その時は草軽鉄道がまだ走っていた。貨車に積んだ木材の上に腰を下ろして、急カーブのたびに振り落とされないよう材木にしがみついたの覚えている。駅は何という名だったか記憶にない。鼻曲といったのだろうか。夢の中のような情景だ。
下りは霧積み温泉に出た。10名以上いる仲間のうち2・3名で走って下った。いくら下っても同じような笹の道で、狐に化かされているかもしれないと、ササを目印にちぎって登山道の中央に置きながら下った。横川駅に出る手前、碓氷川に入って水を浴びた。冷たさを覚えている。

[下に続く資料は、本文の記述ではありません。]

**src/rtl/fbx_pkg.sv**
```systemverilog
package fbx_pkg;

  // Strobes from the decode stage to the datapath registers.
  typedef struct packed {
    logic capture;   // a store inside the frame-buffer window
    logic doWrite;   // store lands on a visible pixel
    logic badCoord;  // store lands outside the visible area
  } xlateStrobes_t;

endpackage

```
**src/rtl/fbx_ctrl.sv**
```systemverilog
module fbx_ctrl
  import fbx_pkg::*;
#(
  parameter int X_W     = 10,
  parameter int Y_W     = 10,
  parameter int TAG_W   = 10,
  parameter int VIS_W   = 800,
  parameter int VIS_H   = 600,
  parameter logic [TAG_W-1:0] WINDOW_TAG = 10'h200
) (
  input  logic             wrValid,
  input  logic [TAG_W-1:0] regionTag,
  input  logic [X_W-1:0]   xCoord,
  input  logic [Y_W-1:0]   yCoord,
  output xlateStrobes_t    strobes
);

  localparam logic [X_W-1:0] X_LIMIT = X_W'(VIS_W);
  localparam logic [Y_W-1:0] Y_LIMIT = Y_W'(VIS_H);

  logic inWindow;
  logic visible;

  always_comb begin
    inWindow         = (regionTag == WINDOW_TAG);
    visible          = (xCoord < X_LIMIT) && (yCoord < Y_LIMIT);
    strobes.capture  = wrValid && inWindow;
    strobes.doWrite  = wrValid && inWindow && visible;
    strobes.badCoord = wrValid && inWindow && !visible;
  end

endmodule

```
**src/rtl/fbx_datapath.sv**
```systemverilog
module fbx_datapath
  import fbx_pkg::*;
#(
  parameter int X_W     = 10,
  parameter int Y_W     = 10,
  parameter int VIS_W   = 800,
  parameter int COLOR_W = 4,
  parameter int LANE_W  = 8,
  parameter int ADDR_W  = 19
) (
  input  logic                 clk,
  input  logic                 rstN,
  input  xlateStrobes_t        strobes,
  input  logic [X_W-1:0]       xCoord,
  input  logic [Y_W-1:0]       yCoord,
  input  logic [COLOR_W-1:0]   color,
  output logic                 memWe,
  output logic [ADDR_W-1:0]    memAddr,
  output logic [2*LANE_W-1:0]  memData,
  output logic [1:0]           memBe,
  output logic                 coordErr
);

  localparam int NUM_LANES = 2;
  localparam int PN_W      = ADDR_W + 1;
  localparam logic [PN_W-1:0] ROW_PITCH = PN_W'(VIS_W);

  logic [PN_W-1:0] yExt;
  logic [PN_W-1:0] rowTerm [PN_W];
  logic [PN_W-1:0] rowBase;
  logic [PN_W-1:0] pixelNum;
  logic [2*LANE_W-1:0]  laneData;
  logic [NUM_LANES-1:0] laneSel;

  assign yExt = PN_W'(yCoord);

  // One shifted copy of the row for each set bit of the row pitch.
  for (genvar b = 0; b < PN_W; b++) begin : g_rowTerm
    if (ROW_PITCH[b]) begin : g_on
      assign rowTerm[b] = yExt << b;
    end else begin : g_off
      assign rowTerm[b] = '0;
    end
  end

  always_comb begin
    rowBase = '0;
    for (int b = 0; b < PN_W; b++) begin
      rowBase = rowBase + rowTerm[b];
    end
    pixelNum = rowBase + PN_W'(xCoord);
  end

  // Lane steering: pixel-number bit 0 picks the lane.
  for (genvar l = 0; l < NUM_LANES; l++) begin : g_lane
    assign laneSel[l] = (pixelNum[0] == l[0]);
    assign laneData[l*LANE_W +: LANE_W] =
      laneSel[l] ? LANE_W'(color) : '0;
  end

  always_ff @(posedge clk) begin
    if (!rstN) begin
      memWe    <= 1'b0;
      coordErr <= 1'b0;
      memAddr  <= '0;
      memData  <= '0;
      memBe    <= '0;
    end else begin
      memWe    <= strobes.doWrite;
      coordErr <= strobes.badCoord;
      if (strobes.capture && strobes.doWrite) begin
        memAddr <= pixelNum[PN_W-1:1];
        memData <= laneData;
        memBe   <= laneSel;
      end else begin
        memData <= '0;
        memBe   <= '0;
      end
    end
  end

endmodule

```
**src/rtl/fb_pixel_xlate.sv**
```systemverilog
module fb_pixel_xlate
  import fbx_pkg::*;
#(
  parameter int X_W     = 10,
  parameter int Y_W     = 10,
  parameter int VIS_W   = 800,
  parameter int VIS_H   = 600,
  parameter int COLOR_W = 4,
  parameter int LANE_W  = 8,
  parameter int ADDR_W  = 19
) (
  input  logic                clk,
  input  logic                rstN,
  input  logic                wrValid,
  input  logic [31:0]         wrAddr,
  input  logic [COLOR_W-1:0]  wrColor,
  output logic                memWe,
  output logic [ADDR_W-1:0]   memAddr,
  output logic [2*LANE_W-1:0] memData,
  output logic [1:0]          memBe,
  output logic                coordErr
);

  localparam int X_LSB = 2;
  localparam int Y_LSB = X_LSB + X_W;
  localparam int TAG_LSB = Y_LSB + Y_W;
  localparam int TAG_W = 32 - TAG_LSB;

  xlateStrobes_t      strobes;
  logic [X_W-1:0]     xCoord;
  logic [Y_W-1:0]     yCoord;
  logic [TAG_W-1:0]   regionTag;
  logic               unusedLowBits;

  assign xCoord        = wrAddr[X_LSB +: X_W];
  assign yCoord        = wrAddr[Y_LSB +: Y_W];
  assign regionTag     = wrAddr[31:TAG_LSB];
  assign unusedLowBits = ^wrAddr[X_LSB-1:0];

  fbx_ctrl #(
    .X_W(X_W), .Y_W(Y_W), .TAG_W(TAG_W), .VIS_W(VIS_W), .VIS_H(VIS_H),
    .WINDOW_TAG(TAG_W'(10'h200))
  ) u_ctrl (
    .wrValid  (wrValid),
    .regionTag(regionTag),
    .xCoord   (xCoord),
    .yCoord   (yCoord),
    .strobes  (strobes)
  );

  fbx_datapath #(
    .X_W(X_W), .Y_W(Y_W), .VIS_W(VIS_W), .COLOR_W(COLOR_W),
    .LANE_W(LANE_W), .ADDR_W(ADDR_W)
  ) u_dp (
    .clk     (clk),
    .rstN    (rstN),
    .strobes (strobes),
    .xCoord  (xCoord),
    .yCoord  (yCoord),
    .color   (wrColor),
    .memWe   (memWe),
    .memAddr (memAddr),
    .memData (memData),
    .memBe   (memBe),
    .coordErr(coordErr)
  );

endmodule

```
**config.mk**
```make
export PLATFORM = sky130hd
export DESIGN_NAME = fb_pixel_xlate
export DESIGN_NICKNAME = d
export VERILOG_FILES = /design/src/rtl/fbx_pkg.sv /design/src/rtl/fbx_ctrl.sv /design/src/rtl/fbx_datapath.sv /design/src/rtl/fb_pixel_xlate.sv
export SDC_FILE = /design/constraint.sdc
export NUM_CORES = 1
export LEC_CHECK = 0
export ABC_CLOCK_PERIOD_IN_PS = 4200
export CORE_ASPECT_RATIO = 1.2
export CORE_MARGIN = 2
export CORE_UTILIZATION = 35
export CTS_BUF_LIST = sky130_fd_sc_hd__clkbuf_4 sky130_fd_sc_hd__clkbuf_8
export CTS_CLUSTER_SIZE = 8
export DETAILED_ROUTE_END_ITERATION = 10
export GPL_ROUTABILITY_DRIVEN = 0
export HOLD_SLACK_MARGIN = 0.05
export SYNTH_ARGS = -nofsm -noshare
export SYNTH_HDL_FRONTEND = slang
export SYNTH_HIERARCHICAL = 1
export SYNTH_SLANG_ARGS = --single-unit
```
**constraint.sdc**
```tcl
create_clock -name clk -period 4.2 [get_ports clk]
set_input_delay 1.26 -clock clk [delete_from_list [all_inputs] [get_ports clk]]
set_output_delay 1.26 -clock clk [all_outputs]
set_load 0.02 [all_outputs]
```
-- After elaboration in Yosys (flattened, before gate mapping)
Cells that the tools add are included.
- register bits after elaboration: 39
- input bits: 39
- output and inout bits: 39
- logic and storage cells: 25
- add/subtract/negate cells: 3
- $lt $le $gt $ge: 2
- equal/unequal tests: 1
- bitwise gates (word level): 3
- reduce and logical (&&, ||, !) cells: 9
- operator list (operator ; number):
    adder 20 x 10 -> 20 bit ; 1
    adder 20 x 19 -> 20 bit ; 1
    < comparator 10 bit (second input constant) ; 2
    adder 15 x 18 -> 19 bit ; 1
    equality test 10 bit (second input constant) ; 1
    logical AND 1 bit ; 5
    inverter 1 bit ; 3
    AND reduction 3 bit ; 1
    OR reduction 3 bit ; 1
    AND reduction 2 bit ; 1
    zero test 1 bit ; 1

-- Depth between registers and ports, before layout
Gate-level depths: netlist of the first run.
- depth after elaboration: 6
- depth in mapped cells: 10

-- By module
Netlist of the first run, hierarchy kept.
- modules (own cells, without submodules) (module ; instances ; cells each ; area each (um^2)):
    fbx_datapath ; 1 ; 238 ; 2112.0
    fbx_ctrl ; 1 ; 12 ; 86.3

-- Worst setup path before layout of the first run
Ideal clock, no wire load.
- path kind: input -> register
- start: input port wrAddr[11]
- end: register u_dp.memAddr[18]
- data arrival time: 3446 ps
- required time: 4081 ps
- path slack: 634 ps
- stages: 10
- path buffers: 0
- cells stage by stage: inv_1 fa_1 inv_1 fa_1 ha_1 a21o_1 nand4_2 a211oi_1 o21a_1 o31ai_2
- cells in the longest elaborated chain, start to end: 4
- ends and longest elaborated chain (what ; line ; RTL):
    start: declaration ; fb_pixel_xlate.sv:15 ; input logic [31:0] wrAddr,
    < comparator 10 bit ; fbx_ctrl.sv:26 ; visible = (xCoord < X_LIMIT) && (yCoord < Y_LIMIT);
    logical AND 1 bit ; fbx_ctrl.sv:26 ;
    logical AND 1 bit ; fbx_ctrl.sv:28 ; strobes.doWrite = wrValid && inWindow && visible;
    logical AND 1 bit ; fbx_datapath.sv:71 ; if (strobes.capture && strobes.doWrite) begin
    end signal: assignment ; fbx_datapath.sv:72 ; memAddr <= pixelNum[PN_W-1:1];
    end: declaration ; fbx_datapath.sv:18 ; output logic [ADDR_W-1:0] memAddr,
Parallel ways exist; a longest one is shown, timed or not.
A chain may end at the register's enable or synchronous reset.

-- Worst setup path in the final report of the first run
- start: input port wrAddr[12]
- end: register u_dp.memAddr[15]
- cells in the longest elaborated chain, start to end: 4
- ends and longest elaborated chain (what):
    branches (longest 4 deep; another with adder 20 x 19 -> 20 bit)
Parallel ways; which one is timed is not known.

==> results of run 1 <==
[through the flow]
| step | total power [µW] | utilization | cells |
|---|---|---|---|
| after global placement | 646 | 0.505 | 411 |
| after floorplan | 523 | - | 257 |
| final | 855 | 0.519 | 419 |
| after global routing | 922 | 0.519 | 419 |
| after detailed placement | 649 | 0.505 | 411 |
| after CTS | 870 | 0.519 | 419 |
[layer usage]
metal	global-route usage	part of all wire	wire [µm]	up-vias
met5	0	0	0	-
met4	0.0288	0.0043	21	0
met3	0.0510	0.065	320	2
met2	0.277	0.51	2510	52
met1	0.161	0.42	2060	904
li1	-	-	-	1014
[state kept, by name, indices dropped and copies added, names as in the netlist]
signal and flops:
u_dp/memAddr 19, u_dp/memData 8, u_dp/memBe 2, u_dp/coordErr 1
u_dp/memWe 1
[worst max-delay path, stage by stage]
cell and delay (ps):
clkdlybuf4s50_1 470, inv_1 80, fa_1 510, inv_1 50, fa_1 470, ha_1 340, o21ai_1 100, o2111ai_1 250
o311ai_2 190, xor2_1 190, a211oi_2 230
[final timing paths]
check                                 from                            end  slack, ps  depth (start not counted)
min reg2reg  u_dp/memAddr[12]$_SDFFE_PN0P_  u_dp/memAddr[12]$_SDFFE_PN0P_        450                          2
max reg2reg  u_dp/memAddr[17]$_SDFFE_PN0P_  u_dp/memAddr[17]$_SDFFE_PN0P_       3150                          4
min          u_dp/memAddr[12]$_SDFFE_PN0P_  u_dp/memAddr[12]$_SDFFE_PN0P_        450                          2
max                             wrAddr[12]  u_dp/memAddr[15]$_SDFFE_PN0P_        260                         11
[final cells by class]
type                       count  area [µm²]  area share
clock buffer                   5        68.8      0.0219
multi-input combinational    181        1400       0.447
clock inverter                 3        15.0     0.00478
sequential                    31         621       0.198
inverter                      31         116      0.0371
timing repair buffer          86         813       0.259
tap                           82         103      0.0327
[power by group]
group	internal (µW)	switching (µW)	leakage (µW)
clock	113	103	0.0000477
combinational	167	176	0.00111
sequential	296	0.819	0.000250
[cells by family after synthesis]
kind of cell | count (synthesis)
simple gates | 74
compound gates | 54
buf+inv | 45
fa+ha+maj | 39
flops | 31
xor+xnor | 4
mux | 2
other cells | 1
[synthesized netlist by cell type, drive strengths merged]
library cell | instances | area share
conb | 1 | 0.0017
buf | 12 | 0.036
nor4 | 1 | 0.0057
o31ai | 2 | 0.0091
a221o | 1 | 0.0046
ha | 30 | 0.17
a21oi | 23 | 0.063
nor3 | 7 | 0.016
xor2 | 2 | 0.0080
and2 | 9 | 0.026
nor2 | 9 | 0.015
clkbuf | 2 | 0.0034
nand3 | 8 | 0.018
o21a | 1 | 0.0034
nand2b | 1 | 0.0028
o311ai | 2 | 0.015
inv | 30 | 0.051
fa | 9 | 0.082
nand4 | 1 | 0.0057
a21o | 3 | 0.010
and3 | 8 | 0.023
o21ai | 10 | 0.024
dfxtp | 31 | 0.28
or3 | 1 | 0.0028
nor2b | 1 | 0.0028
o211ai | 3 | 0.010
clkinv | 1 | 0.0017
xnor2 | 2 | 0.0080
a211oi | 7 | 0.028
nand2 | 27 | 0.046
o31a | 1 | 0.0040
and4bb | 1 | 0.0057
o2111ai | 1 | 0.0040
mux2i | 2 | 0.0091
==> results by group, run 1 <==
Timing
  • Setup ws final: 256 ps
  • Fin crit period: 3940 ps
  • Setup_tns: 0 ps
  • Hold Worst Slack: 451 ps
  • Fmax: 0.254 GHz
  • Final Skew: 0 ps
  • Fin. Hold Viols: 0
  • Final count of pins violating max slew: 0
  • Setup violators final: 0
  • Period utilization: 0.939
  • Unrepaired setup endpoints after global routing: false

Global route
  • Overflow after GRT: 0
  • Initial antenna violation count: 0
  • First-pass GRT wire length: 8430 µm
  • Vias in the first global route: 1,905
  • Largest net degree at the start of global routing: 20
  • Global Route Usage Sum: 0.148

Routing
  • Wirelength, routed: 4910 µm
  • WL/cell: 11.7 µm
  • Vias per cell: 4.71
  • Antenna-violating nets left: 0
  • # DRC: 0
  • Iteration-0 DRC Markers: 32
  • Pre-Repair DR Iteration Count: 2
  • Routed vias: 1,972

Critical path
  • CP Class: in -> reg
  • Worst EP arrival: 4140 ps
  • Crit path capture type: register
  • Worst-path maximum fanout: 3
  • Worst Path Required: 4400 ps
  • CP startpoint kind: input port

Place
  • Placed instance area: 3050 µm²
  • PortBufs: 67
  • Post-DP HPWL: 4060 µm
  • Pre-CTS WS: -42.5 ps

Clock network
  • Root Driver: clkbuf_8
  • CTS tree: built
  • Clock latency on the worst-skew pair: 270 ps
  • Post-CTS sizing: 0
  • Clk slew on worst S/H paths: 60 ps
  • Clock H-tree levels: 2
  • Total CTS buffers: 5
  • CTS Buffer Depth: 2
  • Clk sink count: 31
  • Post-CTS Setup Inserts: 0
  • CTS hold repair buffers: 0

Power
  • Leak pwr: 0.00141 µW
  • Max VDD drop: 0.000202 V
  • PD cells: 273 nW/µm²

Synthesis
  • Syn_area_per_cell: 8.79 µm²
  • Synth Register Bits: 31
  • Multiplexer share of the synthesized area: 0.00911
  • Sequential-to-total area share from yosys stat: 0.282
  • Post-synth cell types: 44
  • Synthesized cell area: 2200 µm²
  • Area share of fa/ha/maj cells after synthesis: 0.253
  • Synth Warn #: 6
  • Xor and xnor area share after synthesis: 0.0159
  • Largest family of logic cells by synthesized area: adder cells
  • Simple-Gate Fraction of Synth Area: 0.170
  • Compound-cell area share of the yosys netlist: 0.176
  • Post-Synthesis Cells: 250

Floorplanning
  • # rows: 31
  • IO Pins: 78
  • Initial Utilization: 0.363
  • Die height: 90.8 µm
  • CORE AREA: 6050 µm²
  • Die Width: 76.3 µm
  • Die ar.: 6930 µm²

Cells and area
  • Leading cell type in the layout, fill and taps excluded: clkdlybuf4s50_1
  • Layout cells sized above 1: 0.122
  • Ant. Diodes: 0
  • Fill cells: 617
  • Most frequent cells in the layout: clkdlybuf4s50_1, dfxtp_1, inv_1, ha_1, nand2_1
  • Design area: 3140 µm²
  • Area Growth Syn to Fin: 42.7%
  • Layout Nets: 414

Outcome
  • Status: completed

Hold path
  • Worst hold path class: reg -> reg

Job
  • Max Cap Viol: 0
No activity file was read; power rests on OpenSTA's default activity.
==> run 2, diff against run 1 <==
--- a/config.mk
+++ b/config.mk
@@ -14,6 +14,7 @@
 export DETAILED_ROUTE_END_ITERATION = 10
 export GPL_ROUTABILITY_DRIVEN = 0
 export HOLD_SLACK_MARGIN = 0.05
+export PLACE_DENSITY = 0.69
 export SYNTH_ARGS = -nofsm -noshare
 export SYNTH_HDL_FRONTEND = slang
 export SYNTH_HIERARCHICAL = 1
==> run 2 against run 1 <==
Clock power is 38% higher. Non-clock buffer count increased by 1. Hold slack gained 4.4 ps. Global-route usage up 0.41 points. Sequential share of layout area decreased by 0.26 points. First-iteration DRC count grew 110%. Count of clock-buffer cells in the layout up 1. Register-to-register slack about the same. Via count grew 0.76%. Critical path type unchanged. Critical endpoint is now u_dp/memAddr[13]$_SDFFE_PN0P_. Largest cell class unchanged. Largest power group unchanged.
==> results by group, run 2 (same netlist as run 1, synthesis figures left out) <==
Outcome
  • Status: completed

Routing
  • Iteration-0 DRC Markers: 67 (+110%)
  • Pre-Repair DR Iteration Count: 4 (+2)
  • Antenna-violating nets left: 0 (unchanged)
  • Wirelength, routed: 5010 µm (+2.0%)
  • Vias per cell: 4.73 (+0.52%)
  • Routed vias: 1,987 (+0.76%)
  • # DRC: 0 (unchanged)
  • WL/cell: 11.9 µm (+1.7%)

Clock network
  • Clk sink count: 31 (unchanged)
  • Clock latency on the worst-skew pair: 270 ps (about the same)
  • Total CTS buffers: 5 (unchanged)
  • Post-CTS sizing: 0 (unchanged)
  • CTS Buffer Depth: 2 (unchanged)
  • CTS hold repair buffers: 0 (unchanged)
  • CTS tree: built
  • Clock H-tree levels: 2 (unchanged)
  • Post-CTS Setup Inserts: 0 (unchanged)
  • Root Driver: clkbuf_8
  • Clk slew on worst S/H paths: 70 ps (about the same)

Timing
  • Final Skew: 0 ps (unchanged)
  • Fin crit period: 3980 ps (+37.5 ps)
  • Setup violators final: 0 (unchanged)
  • Period utilization: 0.948 (+0.00893)
  • Fin. Hold Viols: 0 (unchanged)
  • Unrepaired setup endpoints after global routing: false
  • Fmax: 0.251 GHz (-0.94%)
  • Setup ws final: 219 ps (-37.5 ps)
  • Final count of pins violating max slew: 0 (unchanged)

Hold path
  • Hold wc startpoint: u_dp/memAddr[10]$_SDFFE_PN0P_
  • Worst hold path class: reg -> reg

Critical path
  • End of the critical path: u_dp/memAddr[13]$_SDFFE_PN0P_
  • Worst EP arrival: 4170 ps (+30 ps)
  • CP Class: in -> reg
  • Reg-to-Reg Start: u_dp/memAddr[17]$_SDFFE_PN0P_
  • Worst r2r dst: u_dp/memAddr[17]$_SDFFE_PN0P_
  • Worst-path maximum fanout: 3 (unchanged)
  • CP startpoint kind: input port
  • Crit. Startpoint: wrAddr[11]
  • Worst Path Required: 4390 ps (about the same)
  • R2R setup slack: 3160 ps (about the same)
  • Cells on worst reg2reg path: 4 (unchanged)
  • Crit path capture type: register

Global route
  • Global Route Usage Sum: 0.152 (+0.00412)
  • Vias in the first global route: 2,030 (+6.6%)
  • First-pass GRT wire length: 8790 µm (+4.3%)
  • Largest net degree at the start of global routing: 19 (-5.0%)
  • Overflow after GRT: 0 (unchanged)
  • Initial antenna violation count: 0 (unchanged)

Cells and area
  • Area Growth Syn to Fin: 44.6%
  • Register area: 621 µm² (unchanged)
  • Ant. Diodes: 0 (unchanged)
  • Top Registers: u_dp/memAddr: 19 flops, u_dp/memData: 8 flops, u_dp/memBe: 2 flops
  • Core Util, Final: 0.525 (+0.00682)
  • Largest Register: u_dp/memAddr
  • Layout Nets: 415 (+0.24%)
  • Most frequent cells in the layout: clkdlybuf4s50_1, dfxtp_1, inv_1, ha_1, nand2_1
  • Leading cell type in the layout, fill and taps excluded: clkdlybuf4s50_1
  • Fill cells: 590 (-4.4%)
  • Multi-input logic area: 1400 µm² (unchanged)
  • Max reg flops: 19 (unchanged)
  • Layout cells sized above 1: 0.124 (+0.00260)

Floorplanning
  • Die ar.: 6930 µm² (unchanged)
  • Initial Utilization: 0.363 (unchanged)
  • CORE AREA: 6050 µm² (unchanged)
  • # rows: 31 (unchanged)
  • Die height: 90.8 µm (unchanged)
  • Die Width: 76.3 µm (unchanged)
  • IO Pins: 78 (unchanged)

Power
  • Max VDD drop: 0.000227 V (+12%)
  • PD cells: 295 nW/µm² (+8.2%)
  • Leak pwr: 0.00143 µW (+1.3%)

Job
  • Max Cap Viol: 0 (unchanged)

Place
  • Post-DP HPWL: 4190 µm (+3.4%)
  • PortBufs: 67 (unchanged)
  • Pre-CTS WS: -102 ps (-59.8 ps)
-- run 2: where the power goes --
group	total, µW	switching (µW)	internal (µW)
registers	296	0.774	296
logic	343	176	167
clock network	298	106	192
-- run 2: area by class of cell --
class | count | share of cell area
flip-flops and latches | 31 | 0.195
inverters | 31 | 0.0366
well taps | 82 | 0.0323
multi-input cells | 181 | 0.441
clock inverters | 2 | 0.0110
clock buffers | 6 | 0.0260
repair buffers | 87 | 0.258
-- run 2: routing by layer --
layer | routed length [µm] | track usage | up-vias
li1 | - | - | 1015
met1 | 1990 | 0.168 | 907
met2 | 2610 | 0.282 | 63
met3 | 389 | 0.0580 | 2
met4 | 17 | 0.0227 | 0
met5 | 0 | 0 | -
-- run 2: worst min-delay path by stage --
stage	endpoint	slack [ps]	cells after the start
6_report	u_dp/memAddr[10]$_SDFFE_PN0P_	460	2
5_1_grt	u_dp/memAddr[6]$_SDFFE_PN0P_	480	2
3_3_place_gp	u_dp/memAddr[10]$_SDFFE_PN0P_	440	2
3_5_place_dp	u_dp/memAddr[7]$_SDFFE_PN0P_	450	2
4_1_cts	u_dp/memAddr[7]$_SDFFE_PN0P_	460	2
2_1_floorplan	u_dp/memAddr[10]$_SDFFE_PN0P_	530	2
-- run 2: worst max-delay path, cell delays in order --
cell	delay [ps]
clkdlybuf4s50_1	470
inv_1	70
fa_1	540
inv_1	50
fa_1	450
ha_1	340
o21ai_1	230
o21ai_1	110
o31ai_1	260
xor2_1	140
a211oi_1	250
-- run 2: stage by stage --
stage | instances | instance area (µm²) | total power [µW] | hold WS, ps | setup TNS (ps)
6_report | 420 | 3180 | 938 | 456 | 0
5_1_grt | 420 | 3180 | 1010 | 484 | 0
4_1_cts | 420 | 3180 | 950 | 455 | 0
3_5_place_dp | 412 | 3060 | 649 | 447 | -186
3_3_place_gp | 412 | 3060 | 642 | 441 | -19.0
2_1_floorplan | 257 | 2220 | 523 | 530 | 0
==> run 3, diff against run 2 <==
--- a/config.mk
+++ b/config.mk
@@ -13,7 +13,6 @@
 export CTS_CLUSTER_SIZE = 8
 export DETAILED_ROUTE_END_ITERATION = 10
 export GPL_ROUTABILITY_DRIVEN = 0
-export HOLD_SLACK_MARGIN = 0.05
 export PLACE_DENSITY = 0.69
 export SYNTH_ARGS = -nofsm -noshare
 export SYNTH_HDL_FRONTEND = slang
==> results of run 3 <==
Final layout, timing and power as in run 2 (identical DEF).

今でも登り口の霧積み温泉にはあの頃と同じように大きな水車が回っている。のちに私の好きな河合玉堂の「彩雨」を見たとき、あこれは霧積み温泉だと思ってしまった。自然は芸術を模倣するなどというと大げさになるが、私にとって鼻曲山は霧積み温泉と切り離せない山となった。写真は70年前の霧積み温泉(今の金湯館)の水車、右端が私の山の師匠の町田瑞穂氏である。
次に、留夫山について。この名前は素通りできない。万葉集の次の歌から生まれた名であろう。万葉集の歌が何とか読めるようになったのは、鎌倉時代の仙覚以降と考えられ、とすれば留夫山という名称もそれ以後名づけられたものだろう。当時の東山道は一の字山を越えたと思われるが、一の字山と留夫山は一つの山と受け止められていたのだろうか。
  日の暮に碓氷の山を越ゆる日は背なのが袖もさやに振らしつ(巻十四3402)
夕刻は魂の動く時刻と考えられた。夫が自分に向かってはっきりと袖を振っている。袖を振るというのは魂の交感を求める行為だった。これは次の歌とペアをなしたものと考えられ、とすれば再会を期しがたい当時の状況の中で、残された妻が夫を何とか留めようと歌ったものとなる。
  ひなくもり碓氷の坂を越えしだに妹が恋しく忘らえぬかも(巻二十4407)
これははっきり防人歌である。
大和政権がなぜ東国の農民を防人として動員したか。東国の農民が勇敢だったからと説く見方があるが、東国の農民が武勇に優れていたという実績があるわけではない。蝦夷討伐に東国農民が動員されたであろうが、之は地理的関係からであろう。私は言葉も通じない辺境に配置することで、逃亡を防ぐ狙いが強かったと考えている。故郷が恋しく逃亡する農民も多かったが、故郷にまでたどり着いた農夫はほんのわずかだった。万葉集に行き倒れになった死人をうたった歌が収められている。
なお、私の持つ五万分の一の「軽井沢」の地図は3枚あるのだが、昭和27(1952)年版、昭和35(1960)年版には留夫山の名称はなく、昭和54(1979)年版になって初めて表記されている。まさかそれまで山の名がなかったというわけではなかろうが。
ちなみに、この2首の歌は峠の展望台にとんでもない解説とともに立っている。どんな意図でその解説がなされたかを憶測するのは楽しい。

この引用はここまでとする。